Derek was born in New York City, and raised in Westchester County, NY. In grade school he wrote short stories about stuff like aliens and submarines and magical strawberries. He would frequently send story ideas to computer game companies, which would always result in an awkward phone call informing Derek that, at eight years old, he was too young to be put on their payroll. In high school, Derek published an underground humor magazine (sold in local stores) that caught the attention of the New York Times, who wrote a profile on him at the tender age of 14.

Derek studied English, Theater, and Creative Writing at Northwestern University. He started off as a playwright and screenwriter – his first play was produced in New York City right after he graduated college – and went on to receive an MFA in acting at the Yale School of Drama. As a classically trained thespian (Derek’s favorite word), Derek has performed on stages across the country, and appeared in numerous TV shows and films, working with two Academy Award winning film directors (who probably have no recollection of working with Derek).
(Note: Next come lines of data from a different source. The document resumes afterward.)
### src/rtl/mem_access.sv
// RV32I memory-access stage: captures an execute payload, performs the load or
// store over the req/ack port and hands the result to write-back.
module mem_access
  import mem_access_pkg::*;
#(
  parameter int XLEN    = 32,
  parameter int REG_IDX = 5
) (
  input  logic               clk,
  input  logic               rst,
  input  logic               startSig,
  input  logic               beforePipReadyToSend,
  input  logic               nextPipReadyToRcv,
  input  logic               ex_valid,
  input  logic [REG_IDX-1:0] ex_rd_idx,
  input  logic [XLEN-1:0]    ex_alu_val,
  input  logic [XLEN-1:0]    ex_store_data,
  input  logic [1:0]         ex_mem_op,
  input  logic [2:0]         ex_funct3,
  output logic               curPipReadyToRcv,
  output logic               curPipReadyToSend,
  output logic               wb_valid,
  output logic [REG_IDX-1:0] wb_idx,
  output logic [XLEN-1:0]    wb_val,
  output logic               wb_en_valid,
  output logic               wb_en_idx,
  output logic               wb_en_data,
  output logic [REG_IDX-1:0] bp_idx,
  output logic [XLEN-1:0]    bp_val,
  mem_access_if.master       dmem
);

  state_e             state_q, state_d;
  logic [1:0]         op_q, op_d;
  logic [2:0]         f3_q, f3_d;
  logic [XLEN-1:0]    addr_q, addr_d;
  logic [XLEN-1:0]    sdata_q, sdata_d;
  logic               wb_valid_q, wb_valid_d;
  logic [REG_IDX-1:0] wb_idx_q, wb_idx_d;
  logic [XLEN-1:0]    wb_val_q, wb_val_d;

  logic            fire_out, capture, mem_ack, is_store, bp_on;
  state_e          cap_st;
  logic [XLEN-1:0] load_val, st_wdata;
  logic [3:0]      st_wstrb;

  assign curPipReadyToSend = (state_q == S_SENDING) | (state_q == S_WAIT_SEND);
  assign fire_out          = curPipReadyToSend & nextPipReadyToRcv;
  assign curPipReadyToRcv  = (state_q == S_WAIT_BEF) | fire_out;
  // startSig forces a capture whenever execute has data, whatever the state.
  assign capture = startSig ? beforePipReadyToSend
                            : (beforePipReadyToSend & curPipReadyToRcv);
  assign cap_st  = is_mem(ex_valid, ex_mem_op) ? S_MEM_REQ : S_SENDING;
  assign mem_ack = (state_q == S_MEM_REQ) & dmem.dmem_ack & ~startSig;
  assign is_store = (op_q == OP_STORE);

  mem_align #(.XLEN(XLEN)) u_align (
    .addr_lo  (addr_q[1:0]),
    .funct3   (f3_q),
    .rdata    (dmem.dmem_rdata),
    .sdata    (sdata_q),
    .load_val (load_val),
    .wdata    (st_wdata),
    .wstrb    (st_wstrb)
  );

  always_comb begin
    state_d    = state_q;
    op_d       = op_q;
    f3_d       = f3_q;
    addr_d     = addr_q;
    sdata_d    = sdata_q;
    wb_valid_d = wb_valid_q;
    wb_idx_d   = wb_idx_q;
    wb_val_d   = wb_val_q;

    if (startSig) begin
      state_d = beforePipReadyToSend ? cap_st : S_WAIT_BEF;
    end else begin
      unique case (state_q)
        S_IDLE:     state_d = S_IDLE;
        S_WAIT_BEF: state_d = beforePipReadyToSend ? cap_st : S_WAIT_BEF;
        S_MEM_REQ:  state_d = dmem.dmem_ack ? S_SENDING : S_MEM_REQ;
        S_SENDING, S_WAIT_SEND: begin
          if (fire_out) state_d = beforePipReadyToSend ? cap_st : S_WAIT_BEF;
          else          state_d = S_WAIT_SEND;
        end
        default:    state_d = S_IDLE;
      endcase
    end

    if (capture) begin
      op_d       = is_mem(ex_valid, ex_mem_op) ? ex_mem_op : OP_NONE;
      f3_d       = ex_funct3;
      addr_d     = ex_alu_val;
      sdata_d    = ex_store_data;
      wb_idx_d   = ex_rd_idx;
      wb_val_d   = ex_alu_val;
      wb_valid_d = ex_valid & (ex_mem_op != OP_STORE);
    end else if (mem_ack && op_q == OP_LOAD) begin
      wb_val_d = load_val;
    end
  end

  always_ff @(posedge clk or posedge rst) begin
    if (rst) begin
      state_q    <= S_IDLE;
      op_q       <= OP_NONE;
      f3_q       <= '0;
      addr_q     <= '0;
      sdata_q    <= '0;
      wb_valid_q <= 1'b0;
      wb_idx_q   <= '0;
      wb_val_q   <= '0;
    end else begin
      state_q    <= state_d;
      op_q       <= op_d;
      f3_q       <= f3_d;
      addr_q     <= addr_d;
      sdata_q    <= sdata_d;
      wb_valid_q <= wb_valid_d;
      wb_idx_q   <= wb_idx_d;
      wb_val_q   <= wb_val_d;
    end
  end

  // Store lanes are gated so the bus idles at zero outside a store request.
  assign dmem.dmem_req   = (state_q == S_MEM_REQ);
  assign dmem.dmem_we    = dmem.dmem_req & is_store;
  assign dmem.dmem_addr  = {addr_q[XLEN-1:2], 2'b00};
  assign dmem.dmem_wdata = dmem.dmem_we ? st_wdata : '0;
  assign dmem.dmem_wstrb = dmem.dmem_we ? st_wstrb : 4'b0000;

  assign wb_valid    = wb_valid_q;
  assign wb_idx      = wb_idx_q;
  assign wb_val      = wb_val_q;
  assign wb_en_valid = fire_out;
  assign wb_en_idx   = fire_out;
  assign wb_en_data  = fire_out;

  assign bp_on  = curPipReadyToSend & wb_valid_q & (wb_idx_q != '0);
  assign bp_idx = bp_on ? wb_idx_q : '0;
  assign bp_val = bp_on ? wb_val_q : '0;

endmodule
Derek has taught at a film school in NYC, worked the front desk of a yoga studio, and had a very short stint as a DJ in a Lower East Side club (if you tipped him well enough, he would pretend to have that New Order B-side no one ever heard of). He began writing YA fiction a few years ago. Scream All Night is his debut novel. Night Flight, coming in 2019 from Little, Brown/Jimmy Patterson will be his second novel for young adults.

Derek currently lives in Brooklyn, where he writes fiction full time, wanders the waterfront staring at the Manhattan skyline, plays video games, and buys lime green hoodies made out of locally-sourced hemp.

Author Links: WebsiteTwitterInstagramGoodreads

Derek Milman’s Favourite Horror Films

1. The Shining
The way this movie continues to permeate popular culture fascinates me, and it does so in such an interesting and subversive way. I mean, they actually enter this movie in Ready Player One, which isn’t even in the book! It’s a deeply scary movie about a writer, insanity, and some very mean ghosts. The idea for the movie, and book – an alcoholic writer and his troubled family getting snowbound in in an intensely haunted empty hotel is already so terrifying. Maybe it’s one of the scariest “ideas” ever thought up. The performances are incredible, the music is incredible, and Kubrick is an absolute master at building tension and using the camera in innovative, acrobatic ways, to create terror. Some of the images never leave your mind. I see the influence of this movie everywhere, and constantly, from the immersive theater performance Sleep No More, to electronic music artist The Caretaker (name taken from the film, obvs) who samples pre-war parlour music.




2. Jaws
This film, about a Great White hunting swimmers in New England, is one of the few perfect films ever made. It changed people’s lives, and it changed culture. Despite becoming the very first “summer blockbuster” people literally stopped going to the beach. They were empty! People were afraid to go in their swimming pools. We’ve all taken a dip in the ocean, but this movie created a whole new psychology in terms of what’s coming up beneath us in the murky depths of the ocean. Jaws also has probably the most famous music score in the history of film, which adds to the film in tremendous ways. A tension-filled adventure, my favorite scene in the movie is when all the action stops for Robert Shaw to deliver his chilling monologue about the USS Indianapolis sinking, and sharks picking off the surviving sailors. “And the thing about a shark is he’s got lifeless eyes. Black eyes. Like doll’s eyes…”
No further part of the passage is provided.